Mettiamo gli scarponi, i ramponi, le ghette e zaino in spalla ci avviamo verso la Valle del Puzzillo per salire su al rifugio Sebastiani, al quale avevamo preventivamente telefonato. Ci ha risposto Eleonora, che non conosciamo ancora, che ci dice che il rifugio è aperto. La prima parte del sentiero, innevato, è morbido, con alcuni leggeri saliscendi che attraversano il bosco. Lungo il sentiero la pista di fondo, battuta. Incontriamo alcuni gruppi con le Ciaspole. Tutti diretti al rifugio Sebastiani. Tutti diretti a mangiare la polenta ordinata in precedenza. È una bella giornata rigida ma di sole. Ci fermiamo e mettiamo la crema protettiva. Vicino alla vecchia miniera di Bauxite, ci fermiamo accanto al torrente, a riflettere sulle forme dei faggi spogli. Sono forme strane, ci diciamo, anche gli aceri sono strani, fermi e immobili. Un inno al silenzio. Un inno alla vita. Un inno all’amore. Passiamo oltre, il sentiero è lungo. Un cartello segnaletico indica la direzione e il tempo di percorrenza fino al Sebastiani: un ora e quarantacinque. Ma vale in estate quando non c’è neve e sul sentiero il passo si allinea al battito del cuore. Ma noi camminiamo zen. Lentamente, a piccoli passi. Vorremmo camminare a piedi nudi. Camminare a piedi nudi è salutare. È il modo più vivo e naturale di rapportarci con l’intorno, con le energie che il luogo trasmette e che la terra ci dona. Camminare è benessere. Per amplificare questa esperienza è necessario guardare gli alberi e la sommità delle montagne. Si stagliano decise verso il cielo quasi siano collegate con esso da un filo teso. Proprio come il nostro corpo eretto, la testa unita al cielo da un sottile raggio di sole, trasparente e denso di vita: la nostra essenza spirituale che si fonde alle montagne.

La vera medicina. Una medicina che insegna a tutti, prima di ogni cosa, a onorare noi stessi e la natura che ci circonda. Ci insegna ad ascoltarci, a conoscerci, a volersi bene, ad amarci, ad autoguarirci. Una medicina, il camminare in montagna, che ci insegna a cogliere la ricchezza della vita piuttosto che l’avidità e l’aridità della indifferenza. Sentirsi fratelli, un sentimento che ti avvicina alla vetta, quella vetta che ognuno di noi tiene racchiusa nel cuore. E tra una riflessione e l’altra, il sentiero diventa ripido, si alza di quota e il nostro passo lento, molto zen, subisce un ulteriore rallentamento.
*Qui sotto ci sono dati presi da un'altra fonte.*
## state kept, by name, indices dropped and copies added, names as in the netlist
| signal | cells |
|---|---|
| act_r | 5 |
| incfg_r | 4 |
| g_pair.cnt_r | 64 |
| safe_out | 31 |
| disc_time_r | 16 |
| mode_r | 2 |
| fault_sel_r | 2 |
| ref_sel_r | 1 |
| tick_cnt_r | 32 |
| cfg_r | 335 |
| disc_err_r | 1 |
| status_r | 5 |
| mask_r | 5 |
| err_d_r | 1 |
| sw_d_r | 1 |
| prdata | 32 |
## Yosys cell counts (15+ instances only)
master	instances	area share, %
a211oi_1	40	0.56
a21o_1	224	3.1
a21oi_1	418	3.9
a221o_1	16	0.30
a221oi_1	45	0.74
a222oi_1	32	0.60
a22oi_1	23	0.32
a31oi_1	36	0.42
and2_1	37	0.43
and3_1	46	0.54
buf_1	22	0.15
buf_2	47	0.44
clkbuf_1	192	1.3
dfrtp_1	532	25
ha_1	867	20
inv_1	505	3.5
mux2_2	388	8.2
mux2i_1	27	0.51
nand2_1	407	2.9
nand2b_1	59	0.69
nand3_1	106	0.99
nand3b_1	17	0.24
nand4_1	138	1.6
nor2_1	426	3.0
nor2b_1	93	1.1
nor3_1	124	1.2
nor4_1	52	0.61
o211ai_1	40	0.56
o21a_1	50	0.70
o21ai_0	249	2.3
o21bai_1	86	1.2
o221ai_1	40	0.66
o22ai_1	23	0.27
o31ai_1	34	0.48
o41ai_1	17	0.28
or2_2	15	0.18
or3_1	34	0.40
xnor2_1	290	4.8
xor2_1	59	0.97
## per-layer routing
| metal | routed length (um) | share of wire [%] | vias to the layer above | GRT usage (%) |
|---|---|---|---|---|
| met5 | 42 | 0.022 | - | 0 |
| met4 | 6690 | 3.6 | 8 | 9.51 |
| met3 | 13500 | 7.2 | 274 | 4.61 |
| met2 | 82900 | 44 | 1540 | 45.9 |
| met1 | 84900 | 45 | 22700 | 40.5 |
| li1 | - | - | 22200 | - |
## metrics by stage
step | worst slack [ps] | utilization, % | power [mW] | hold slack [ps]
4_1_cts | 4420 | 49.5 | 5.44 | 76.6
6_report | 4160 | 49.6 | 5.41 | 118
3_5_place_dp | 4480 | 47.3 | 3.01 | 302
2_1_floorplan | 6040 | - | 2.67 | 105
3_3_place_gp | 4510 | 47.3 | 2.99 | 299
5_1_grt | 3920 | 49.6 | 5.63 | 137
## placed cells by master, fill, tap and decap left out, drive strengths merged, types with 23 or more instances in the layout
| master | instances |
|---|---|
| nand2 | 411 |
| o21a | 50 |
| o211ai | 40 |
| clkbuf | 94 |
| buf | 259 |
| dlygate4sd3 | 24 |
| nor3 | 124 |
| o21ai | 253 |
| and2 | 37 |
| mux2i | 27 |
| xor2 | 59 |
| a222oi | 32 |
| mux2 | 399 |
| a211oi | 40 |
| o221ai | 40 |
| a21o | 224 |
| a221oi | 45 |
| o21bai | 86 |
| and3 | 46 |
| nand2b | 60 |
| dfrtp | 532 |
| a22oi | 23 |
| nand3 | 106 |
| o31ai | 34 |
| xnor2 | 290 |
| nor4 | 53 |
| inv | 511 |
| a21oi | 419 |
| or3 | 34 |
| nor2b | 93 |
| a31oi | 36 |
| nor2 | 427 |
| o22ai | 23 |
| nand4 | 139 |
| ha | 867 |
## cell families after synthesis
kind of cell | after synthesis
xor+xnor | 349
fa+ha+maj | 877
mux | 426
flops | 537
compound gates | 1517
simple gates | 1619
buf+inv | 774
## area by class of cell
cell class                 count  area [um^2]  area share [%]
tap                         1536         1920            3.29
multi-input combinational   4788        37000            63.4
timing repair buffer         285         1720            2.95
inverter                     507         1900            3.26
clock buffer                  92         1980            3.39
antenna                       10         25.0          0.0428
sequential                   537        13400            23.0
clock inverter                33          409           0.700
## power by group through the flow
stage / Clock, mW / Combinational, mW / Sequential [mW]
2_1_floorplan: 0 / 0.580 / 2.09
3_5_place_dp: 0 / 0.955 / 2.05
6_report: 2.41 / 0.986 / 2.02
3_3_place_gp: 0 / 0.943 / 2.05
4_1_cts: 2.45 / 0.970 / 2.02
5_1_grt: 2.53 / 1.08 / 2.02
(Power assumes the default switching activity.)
### src/design/eeprom_pkg.sv
// shared constants and types for the two-wire eeprom slave front end
package eeprom_pkg;

	// ==========================================
	// timing
	localparam int CLK_PERIOD_NS = 10;
	localparam int WRITE_CYCLE_MS = 5;
	localparam int NS_PER_MS = 1000000;
	// longest time rounds down to whole cycles
	localparam int WRITE_CYCLE_CYCLES = WRITE_CYCLE_MS * NS_PER_MS / CLK_PERIOD_NS;
	localparam int TIMER_W = 20;

	// ==========================================
	// control byte and bit framing
	localparam logic [3:0] TYPE_CODE = 4'ha;
	localparam logic [3:0] LAST_DATA_CNT = 4'h7;
	localparam logic [3:0] ACK_CNT = 4'h8;
	localparam logic [3:0] DONE_CNT = 4'h9;
	localparam logic [3:0] BIT_TOP = 4'h7;
	localparam logic SDA_LOW = 1'b0;

	// ==========================================
	// storage
	localparam int PAGE_DEPTH = 16;
	localparam int IDX_W = 4;
	localparam int FIFO_DEPTH = 32;
	localparam int PROTECT_BIT = 7;
	localparam logic [15:0] NO_VALID = 16'h0000;
	localparam logic [7:0] PTR_STEP = 8'h01;
	localparam logic [3:0] IDX_STEP = 4'h1;
	localparam logic [3:0] IDX_LAST = 4'hf;
	localparam logic [3:0] CNT_STEP = 4'h1;
	localparam logic [19:0] TIMER_STEP = 20'h0_0001;
	localparam logic [19:0] TIMER_ZERO = 20'h0_0000;

	typedef enum logic [2:0] {
		ST_IDLE = 3'b000,
		ST_CTRL = 3'b001,
		ST_WADDR = 3'b010,
		ST_WDATA = 3'b011,
		ST_RSTART = 3'b100,
		ST_READ = 3'b101,
		ST_IGNORE = 3'b110
	} link_state_t;

	typedef struct packed {
		logic [7:0] addr;
		logic [7:0] data;
	} mem_write_t;

	typedef struct packed {
		logic cascadable;
		logic [2:0] chip_select;
	} strap_t;

endpackage

### src/design/bus_condition.sv
// pin synchroniser and start, stop and clock edge detector
`timescale 1ns/1ps
module bus_condition (
	input wire logic clock_i,
	input wire logic resetn_i,
	input wire logic scl_i,
	input wire logic sda_i,
	input wire logic [3:0] strap_pins_i,
	output logic scl_o,
	output logic sda_o,
	output logic scl_rise_o,
	output logic scl_fall_o,
	output logic start_o,
	output logic stop_o,
	output logic [3:0] strap_o
);
	logic [5:0] meta;
	logic [5:0] stable;
	logic prev_scl;
	logic prev_sda;

	// ==========================================
	// two-stage synchroniser, first stage read only by the second
	always_ff @(posedge clock_i) begin
		if (!resetn_i) begin
			meta <= 6'h3f;
			stable <= 6'h3f;
			prev_scl <= 1'b1;
			prev_sda <= 1'b1;
		end else begin
			meta <= {strap_pins_i, scl_i, sda_i};
			stable <= meta;
			prev_scl <= stable[1];
			prev_sda <= stable[0];
		end
	end

	assign scl_o = stable[1];
	assign sda_o = stable[0];
	assign strap_o = stable[5:2];
	assign scl_rise_o = stable[1] && !prev_scl;
	assign scl_fall_o = !stable[1] && prev_scl;
	// clock must be high in both samples so a clock edge is never taken for a condition
	assign start_o = stable[1] && prev_scl && prev_sda && !stable[0];
	assign stop_o = stable[1] && prev_scl && !prev_sda && stable[0];
endmodule // bus_condition
`src/inc/scc_pkg.sv`:
```
// Package for the sink current control block: register map, fields, resets
// Assumes a 32-bit AXI4-Lite register bus with word-aligned registers
package scc_pkg;

    // Register byte offsets
    localparam logic [3:0] ENSW_OFS   = 4'h0;
    localparam logic [3:0] LEVEL0_OFS = 4'h4;
    localparam logic [3:0] LEVEL1_OFS = 4'h8;

    // Enable/switch register fields
    localparam int GEN_EN_BIT  = 7;
    localparam int CH1_SW_BIT  = 1;
    localparam int CH0_SW_BIT  = 0;

    // Level register fields
    localparam int STAGE_BIT   = 4;
    localparam int CODE_MSB    = 3;
    localparam int CODE_LSB    = 0;

    // Reset values of the implemented fields
    localparam logic       GEN_EN_RST = 1'b0;
    localparam logic [1:0] SW_RST     = 2'h0;
    localparam logic       STAGE_RST  = 1'b0;
    localparam logic [3:0] CODE_RST   = 4'h0;

    // Current law, in mA
    localparam logic [7:0] FINE_BASE_MA   = 8'h01;
    localparam logic [7:0] FINE_STEP_MA   = 8'h01;
    localparam logic [7:0] COARSE_BASE_MA = 8'h1b;
    localparam logic [7:0] COARSE_STEP_MA = 8'h0b;

    // AXI responses
    localparam logic [1:0] RESP_OKAY   = 2'h0;
    localparam logic [1:0] RESP_SLVERR = 2'h2;

endpackage : scc_pkg

```
`src/scc_sink_current_control.sv`:
```
// Sink current control: AXI4-Lite registers driving two sink channel codes
// Assumes clk_i at 125 MHz, synchronous active-high reset, analog cells
// outside take the commanded current in mA and the drive flags.
`timescale 1ns/100ps
module scc_sink_current_control (
    input  wire logic        clk_i,          // System clock, 125 MHz
    input  wire logic        sys_rst_i,      // Synchronous reset, active high
    input  wire logic [3:0]  s_awaddr_i,     // Write address
    input  wire logic        s_awvalid_i,    // Write address valid
    output logic             s_awready_o,    // Write address ready
    input  wire logic [31:0] s_wdata_i,      // Write data
    input  wire logic [3:0]  s_wstrb_i,      // Write byte strobes
    input  wire logic        s_wvalid_i,     // Write data valid
    output logic             s_wready_o,     // Write data ready
    output logic [1:0]       s_bresp_o,      // Write response
    output logic             s_bvalid_o,     // Write response valid
    input  wire logic        s_bready_i,     // Write response ready
    input  wire logic [3:0]  s_araddr_i,     // Read address
    input  wire logic        s_arvalid_i,    // Read address valid
    output logic             s_arready_o,    // Read address ready
    output logic [31:0]      s_rdata_o,      // Read data
    output logic [1:0]       s_rresp_o,      // Read response
    output logic             s_rvalid_o,     // Read data valid
    input  wire logic        s_rready_i,     // Read data ready
    output logic [7:0]       sink_output_0_ma_o, // Sink 0 current, mA
    output logic [7:0]       sink_output_1_ma_o, // Sink 1 current, mA
    output logic [1:0]       sink_drive_o    // Per-sink drive; 0 = floating
);

    logic        generator_enable_reg;
    logic [1:0]  channel_switch_reg;
    logic [1:0]  stage_select_reg;
    logic [3:0]  level_code_reg [2];
    logic        aw_held_reg;
    logic        w_held_reg;
    logic [3:0]  awaddr_reg;
    logic [31:0] wdata_reg;
    logic        wstrb0_reg;
    logic        wr_go;
    logic [7:0]  ma_next [2];
    logic [7:0]  ma_reg [2];
    logic [1:0]  drive_reg;
    logic [7:0]  rd_byte;
    logic        rd_hit;

    // Write channel capture: address and data accepted in either order
    assign wr_go       = aw_held_reg && w_held_reg && !s_bvalid_o;

    // Ready flags: low from a take until the matching response is taken
    always_ff @(posedge clk_i) begin
        if (sys_rst_i) begin
            s_awready_o <= 1'b1;
            s_wready_o  <= 1'b1;
            s_arready_o <= 1'b1;
        end else begin
            if (s_awvalid_i && s_awready_o) begin
                s_awready_o <= 1'b0;
            end else if (s_bvalid_o && s_bready_i) begin
                s_awready_o <= 1'b1;
            end
            if (s_wvalid_i && s_wready_o) begin
                s_wready_o <= 1'b0;
            end else if (s_bvalid_o && s_bready_i) begin
                s_wready_o <= 1'b1;
            end
            if (s_arvalid_i && s_arready_o) begin
                s_arready_o <= 1'b0;
            end else if (s_rvalid_o && s_rready_i) begin
                s_arready_o <= 1'b1;
            end
        end
    end

    always_ff @(posedge clk_i) begin
        if (sys_rst_i) begin
            aw_held_reg <= 1'b0;
            w_held_reg  <= 1'b0;
            awaddr_reg  <= 4'h0;
            wdata_reg   <= 32'h0;
            wstrb0_reg  <= 1'b0;
        end else begin
            if (s_awvalid_i && s_awready_o) begin
                aw_held_reg <= 1'b1;
                awaddr_reg  <= s_awaddr_i;
            end else if (wr_go) begin
                aw_held_reg <= 1'b0;
            end
            if (s_wvalid_i && s_wready_o) begin
                w_held_reg <= 1'b1;
                wdata_reg  <= s_wdata_i;
                wstrb0_reg <= s_wstrb_i[0];
            end else if (wr_go) begin
                w_held_reg <= 1'b0;
            end
        end
    end

    // Write response; unmapped address answers SLVERR
    always_ff @(posedge clk_i) begin
        if (sys_rst_i) begin
            s_bvalid_o <= 1'b0;
            s_bresp_o  <= scc_pkg::RESP_OKAY;
        end else if (wr_go) begin
            s_bvalid_o <= 1'b1;
            s_bresp_o  <= (awaddr_reg == scc_pkg::ENSW_OFS ||
                           awaddr_reg == scc_pkg::LEVEL0_OFS ||
                           awaddr_reg == scc_pkg::LEVEL1_OFS)
                          ? scc_pkg::RESP_OKAY : scc_pkg::RESP_SLVERR;
        end else if (s_bvalid_o && s_bready_i) begin
            s_bvalid_o <= 1'b0;
        end
    end

    // Control registers, written through byte lane 0
    always_ff @(posedge clk_i) begin
        if (sys_rst_i) begin
            generator_enable_reg <= scc_pkg::GEN_EN_RST;
            channel_switch_reg   <= scc_pkg::SW_RST;
        end else if (wr_go && wstrb0_reg &&
                     awaddr_reg == scc_pkg::ENSW_OFS) begin
            generator_enable_reg <= wdata_reg[scc_pkg::GEN_EN_BIT];
            channel_switch_reg   <= {wdata_reg[scc_pkg::CH1_SW_BIT],
                                     wdata_reg[scc_pkg::CH0_SW_BIT]};
        end
    end

    // Per-channel level registers
    for (genvar ch = 0; ch < 2; ch++) begin : g_level
        localparam logic [3:0] OFS = (ch == 0) ? scc_pkg::LEVEL0_OFS
                                               : scc_pkg::LEVEL1_OFS;
        always_ff @(posedge clk_i) begin
            if (sys_rst_i) begin
                stage_select_reg[ch] <= scc_pkg::STAGE_RST;
                level_code_reg[ch]   <= scc_pkg::CODE_RST;
            end else if (wr_go && wstrb0_reg && awaddr_reg == OFS) begin
                stage_select_reg[ch] <= wdata_reg[scc_pkg::STAGE_BIT];
                level_code_reg[ch]   <=
                    wdata_reg[scc_pkg::CODE_MSB:scc_pkg::CODE_LSB];
            end
        end

        // Current law, gated by enable and switch
        always_comb begin
            if (!(generator_enable_reg && channel_switch_reg[ch])) begin
                ma_next[ch] = 8'h00;
            end else if (stage_select_reg[ch]) begin
                ma_next[ch] = 8'(scc_pkg::COARSE_BASE_MA +
                    scc_pkg::COARSE_STEP_MA * {4'h0, level_code_reg[ch]});
            end else begin
                ma_next[ch] = 8'(scc_pkg::FINE_BASE_MA +
                    scc_pkg::FINE_STEP_MA * {4'h0, level_code_reg[ch]});
            end
        end

        always_ff @(posedge clk_i) begin
            if (sys_rst_i) begin
                ma_reg[ch]    <= 8'h00;
                drive_reg[ch] <= 1'b0;
            end else begin
                ma_reg[ch]    <= ma_next[ch];
                drive_reg[ch] <= generator_enable_reg &&
                                 channel_switch_reg[ch];
            end
        end
    end

    assign sink_output_0_ma_o = ma_reg[0];
    assign sink_output_1_ma_o = ma_reg[1];
    assign sink_drive_o       = drive_reg;

    // Read mux; unimplemented bits read zero
    always_comb begin
        rd_byte = 8'h00;
        rd_hit  = 1'b1;
        case (s_araddr_i)
            scc_pkg::ENSW_OFS: begin
                rd_byte[scc_pkg::GEN_EN_BIT] = generator_enable_reg;
                rd_byte[scc_pkg::CH1_SW_BIT] = channel_switch_reg[1];
                rd_byte[scc_pkg::CH0_SW_BIT] = channel_switch_reg[0];
            end
            scc_pkg::LEVEL0_OFS: begin
                rd_byte = {3'h0, stage_select_reg[0], level_code_reg[0]};
            end
            scc_pkg::LEVEL1_OFS: begin
                rd_byte = {3'h0, stage_select_reg[1], level_code_reg[1]};
            end
            default: begin
                rd_hit = 1'b0;
            end
        endcase
    end

    // Read channel: one read in flight
    always_ff @(posedge clk_i) begin
        if (sys_rst_i) begin
            s_rvalid_o <= 1'b0;
            s_rdata_o  <= 32'h0;
            s_rresp_o  <= scc_pkg::RESP_OKAY;
        end else if (s_arvalid_i && s_arready_o) begin
            s_rvalid_o <= 1'b1;
            s_rdata_o  <= {24'h0, rd_byte};
            s_rresp_o  <= rd_hit ? scc_pkg::RESP_OKAY : scc_pkg::RESP_SLVERR;
        end else if (s_rvalid_o && s_rready_i) begin
            s_rvalid_o <= 1'b0;
        end
    end

    // Disabled generator leaves both sinks idle two cycles later
    gen_off_idle_a: assert property (
        @(posedge clk_i) disable iff (sys_rst_i)
        !generator_enable_reg ##1 !generator_enable_reg |=>
        sink_drive_o == 2'h0 && sink_output_0_ma_o == 8'h00 &&
        sink_output_1_ma_o == 8'h00)
        else $error("Sink active while generator disabled");

    // Coarse stage law on channel 1
    coarse_law_a: assert property (
        @(posedge clk_i) disable iff (sys_rst_i)
        generator_enable_reg && channel_switch_reg[1] && stage_select_reg[1]
        |=> sink_output_1_ma_o ==
            8'(8'h1b + 8'h0b * $past({4'h0, level_code_reg[1]})))
        else $error("Coarse stage current wrong");

    // Fine stage law on channel 0
    fine_law_a: assert property (
        @(posedge clk_i) disable iff (sys_rst_i)
        generator_enable_reg && channel_switch_reg[0] && !stage_select_reg[0]
        |=> sink_output_0_ma_o ==
            8'(8'h01 + $past({4'h0, level_code_reg[0]})))
        else $error("Fine stage current wrong");

    // Channel 1 switch off commands zero current
    switch_off_zero_a: assert property (
        @(posedge clk_i) disable iff (sys_rst_i)
        !channel_switch_reg[1] |=> !sink_drive_o[1] &&
        sink_output_1_ma_o == 8'h00)
        else $error("Channel driven with switch off");

    // Read data upper bits stay zero
    read_zero_bits_a: assert property (
        @(posedge clk_i) disable iff (sys_rst_i)
        s_rvalid_o |-> s_rdata_o[31:8] == 24'h0 &&
        (s_rresp_o != scc_pkg::RESP_OKAY || s_rdata_o[7:5] == 3'h0 ||
         s_rdata_o[6:2] == 5'h0))
        else $error("Unimplemented bits read non-zero");

    // Write to enable register updates it next cycle
    enable_write_a: assert property (
        @(posedge clk_i) disable iff (sys_rst_i)
        wr_go && wstrb0_reg && awaddr_reg == scc_pkg::ENSW_OFS |=>
        generator_enable_reg == $past(wdata_reg[7]) &&
        channel_switch_reg == $past(wdata_reg[1:0]))
        else $error("Enable/switch write lost");

    // Level 0 write stores stage and code
    level_write_a: assert property (
        @(posedge clk_i) disable iff (sys_rst_i)
        wr_go && wstrb0_reg && awaddr_reg == scc_pkg::LEVEL0_OFS |=>
        {stage_select_reg[0], level_code_reg[0]} == $past(wdata_reg[4:0]))
        else $error("Level write lost");

    // Controls are zero right after reset
    reset_zero_a: assert property (
        @(posedge clk_i) disable iff (sys_rst_i)
        $past(sys_rst_i) |-> !generator_enable_reg &&
        channel_switch_reg == 2'h0 && stage_select_reg == 2'h0 &&
        level_code_reg[0] == 4'h0 && level_code_reg[1] == 4'h0)
        else $error("Control bits not zero after reset");

endmodule : scc_sink_current_control

```
`config.mk`:
```
export PLATFORM = sky130hd
export DESIGN_NAME = scc_sink_current_control
export DESIGN_NICKNAME = d
export VERILOG_FILES = /design/src/inc/scc_pkg.sv /design/src/scc_sink_current_control.sv
export SDC_FILE = /design/constraint.sdc
export NUM_CORES = 1
export LEC_CHECK = 0
export ABC_CLOCK_PERIOD_IN_PS = 3600
export BUFFER_PORTS_ARGS = -buffer_cell sky130_fd_sc_hd__buf_2
export CAP_MARGIN = 20
export CELL_PAD_IN_SITES_DETAIL_PLACEMENT = 1
export CELL_PAD_IN_SITES_GLOBAL_PLACEMENT = 1
export CORE_MARGIN = 1.5
export CORE_UTILIZATION = 38
export CTS_CLUSTER_SIZE = 8
export DETAILED_ROUTE_END_ITERATION = 7
export PLACE_DENSITY = 0.93
export SLEW_MARGIN = 20
export SYNTH_ARGS = -nofsm -noshare
export SYNTH_HDL_FRONTEND = slang
export SYNTH_SLANG_ARGS = --single-unit
```
`constraint.sdc`:
```
create_clock -name clk_i -period 3.6 [get_ports clk_i]
set_input_delay 0.36 -clock clk_i [delete_from_list [all_inputs] [get_ports clk_i]]
set_output_delay 0.36 -clock clk_i [all_outputs]
set_load 0.05 [all_outputs]
```
==> flow_summary.yaml, run 1 <==
layout:
  largest_reg_flops: 16
  fin_cells: 500
  n_antenna_cell: 0
  fin_util_pct: 45.0
  area_delta_synth_final_pct: 13.9
  fin_nets: 481
  drive_gt1_share_pct: 21.8
  nFillCells: 986
clocking:
  cts_setup_buffers: 0
  post_cts_resized: 0
  cts-root-buf: "clkbuf_8"
  clk_pin_slew_ns: 0.07
  cts_hold_buffers: 0
  cts_tree: "yes"
  ctsLongestPathBuffers: 2
  cts_buffers: 9
  cts.htree.levels: 3
  cts.sinks: 57
  clk_latency_ns: 0.35
global_routing:
  gr-usage-met2_pct: 31.6
  grt_usage_pct: 17.7
  antenna_found_initial: 0
  grt_pass1_vias: 2518
  use_met1_pct: 19.1
  grt_max_degree: 38
  met3_usage_pct: 7.27
  grt-ovfl-total: 0
  busiest_layer: "met2"
  grt_pass1_wl_um: 12000
timing:
  rsz0062_at_grt: "no"
  final-hold-violation-count: 0
  period_needed_ns: 2.79
  final.period_utilization_pct: 77.5
  max_freq_mhz: 358
  drv_slew: 0
  slew_headroom_pct: 54.6
  fin_tns_setup_ns: 0
  finalSetupViolCount: 0
  worst_pin_slew_ns: 0.682
  fin_worst_skew_ns: 0.0133
critical_path:
  required_ns: 3.84
  critPathBufInv: 1
  path_cells: "inv_1, ha_1, ha_1, ha_1, ha_1, a21o_1, a221oi_2, xor2_1, nor2_1"
  startpoint_type: "register"
  endpoint_kind: "register"
  crit_path_frequent_cell: "ha_1"
  worstSetupPathType: "reg2reg"
  cp_top_family: "adder cells"
  cp_slowest_cell: "edfxtp_1"
  cp_data_arrival_time_ns: 3.03
  slowest_delay_ns: 0.51
  cp_max_fo: 7
synthesis:
  ys_ff_latch: 57
  postSynthAreaPerCell_um2: 9.75
  yosysUniqueCellTypes: 46
  yosysMostFrequentCell: "dfxtp_1"
  async_flop_share_pct: 0
  synth_edf_count: 8
  yosys.area.top_type: "dfxtp_1"
  synthFlopType: "dfxtp_1"
  synthCells: 336
  synth_area_um2: 3280
  synth_top_area_share_pct: 29.9
  synthTopCellsByArea: "dfxtp_1, ha_1, edfxtp_1"
  ys_warn_count: 0
  synth_commonest_cells: "dfxtp_1, ha_1, a21oi_1"
  synth_seq_area_share_pct: 37.3
routing:
  post_drt_wl_per_cell_um: 15.0
  drt_wl_total_um: 7520
  vias: 2499
  drc_errors: 0
  drt-pass1-iter-count: 4
  first_iter_violations: 70
  viasPerCell: 5.00
  final_antenna_net_count: 0
hold_path:
  hp-class: "in2reg"
outcome:
  run_status: "complete, no violations"
pwr:
  p_clk_share_pct: 41.2
  p_seq_share_pct: 42.6
  power.internal_mw: 1.14
  p_per_area_nw_per_um2: 433
  switchingPower_mw: 0.475
  netSwitchingFraction_pct: 29.4
  peakVddDrop_mv: 0.219
  power_frac_comb_pct: 16.2
  power.static_leakage_nw: 1.84
placed_design:
  dp.cells: 484
  port_buffers: 52
  dp_hpwl_um: 5640
  place.gp.congestion: 0.810
floorplan:
  io_pins: 110
  core_area_um2: 8300
  die_x_um: 95.8
  dieArea_um2: 9190
  die_y_um: 95.8
  rows: 33
  start_util_pct: 39.5
job:
  max-cap-violations: 0
## tightest hold or removal path: cells and delay by family
kind	cells	cell delay, ns
AO/OA/AOI/OAI	1	0.05
buffers and inverters	1	0.10
AND/OR/NAND/NOR	1	0.07
## logic make-up after synthesis
kind of cell	synth area share, %
compound gates	13.3
flops	37.3
other cells	0.114
simple gates	18.0
buf+inv	9.32
xor+xnor	3.74
fa+ha+maj	15.7
mux	2.52
## cell usage in the layout (no fill, tap or decap), types with 10 or more instances in the layout
cell and instances:
nand2_1 25, a21oi_1 29, conb_1 28, dfxtp_1 49, xnor2_1 10, inv_1 10
ha_1 38, nand3_1 17, a21o_1 14, nor2_1 24, buf_2 52, clkbuf_8 11
## metal layers
layer | wire (µm) | share of wire (%) | up-vias
met3 | 422 | 5.6 | 11
met5 | 0 | 0 | -
li1 | - | - | 1220
met2 | 3850 | 51 | 77
met4 | 115 | 1.5 | 0
met1 | 3130 | 42 | 1191
## worst paths after layout
kind                            slack, ns                                from                         end  cells after the start
worst max-delay path                 0.81  level_code_reg[0][2]$_SDFFCE_PN0P_     ma_reg[0][7]$_SDFF_PP0_                      9
worst min-delay path                 0.28                       s_awaddr_i[0]  awaddr_reg[0]$_SDFFE_PP0P_                      3
worst max register to register       0.81  level_code_reg[0][2]$_SDFFCE_PN0P_     ma_reg[0][7]$_SDFF_PP0_                      9
worst min register to register       0.46           s_rdata_o[7]$_SDFFE_PP0P_   s_rdata_o[7]$_SDFFE_PP0P_                      2
## power by group through the flow
stage / registers, mW / logic [mW] / clock network [mW]
final: 0.688 / 0.262 / 0.665
after floorplan: 0.715 / 0.212 / 0
after global routing: 0.691 / 0.286 / 0.716
after global placement: 0.700 / 0.245 / 0
after CTS: 0.688 / 0.263 / 0.682
after detailed placement: 0.702 / 0.258 / 0
## metrics by stage
| step | power, mW | hold slack, ns | setup slack, ns | area, µm² |
|---|---|---|---|---|
| CTS | 1.63 | 0.267 | 0.792 | 3730 |
| finish | 1.62 | 0.278 | 0.811 | 3730 |
| detailed placement | 0.960 | 0.453 | 0.842 | 3510 |
| floorplan | 0.927 | 0.436 | 1.08 | 3380 |
| global route | 1.69 | 0.263 | 0.645 | 3730 |
| global placement | 0.946 | 0.448 | 0.910 | 3510 |
## cell type report
cell class                      instances  area (µm²)  area share (%)
Sequential cell                        57        1220            32.7
Clock buffer                           12         176            4.73
Timing Repair Buffer                   52         260            6.98
Inverter                               12        45.0            1.21
Multi-Input combinational cell        258        1850            49.6
Clock inverter                          4        46.3            1.24
Tap cell                              105         131            3.52
Power figures use the tool's default switching activity.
Ma il tempo è dato dal nostro respiro, dalla energia che acquisiamo ogni passo, non dalle lancette di un orologio, che tra l’altro non abbiamo. Il Sebastiani si avvicina, vediamo le bandiere che sventolano. L’ultimo tratto è irto, ma di una bellezza che appaga lo sguardo. La valle in fondo. Le vette intorno. La neve. I riflessi della luce. Tutto è bianco. Bianco. Tutto è energia. Un pellegrinaggio spirituale, un sentiero che conduce vicino al cielo. Il principio armonico che regola la gioia di chi scala i monti lo ritrovi qui, al Sebastiani, quando arrivi e trovi Eleonora che ti accoglie con un sorriso. Un semplice gesto. Un sorriso. Un sorriso che fonde la forza femminile di chi accoglie, alla fatica di chi sale. La squisita poesia della vita si materializza qui al Sebastiani. L’incredibile musica della esistenza si fonde con la danza delle stelle che illuminano il Velino.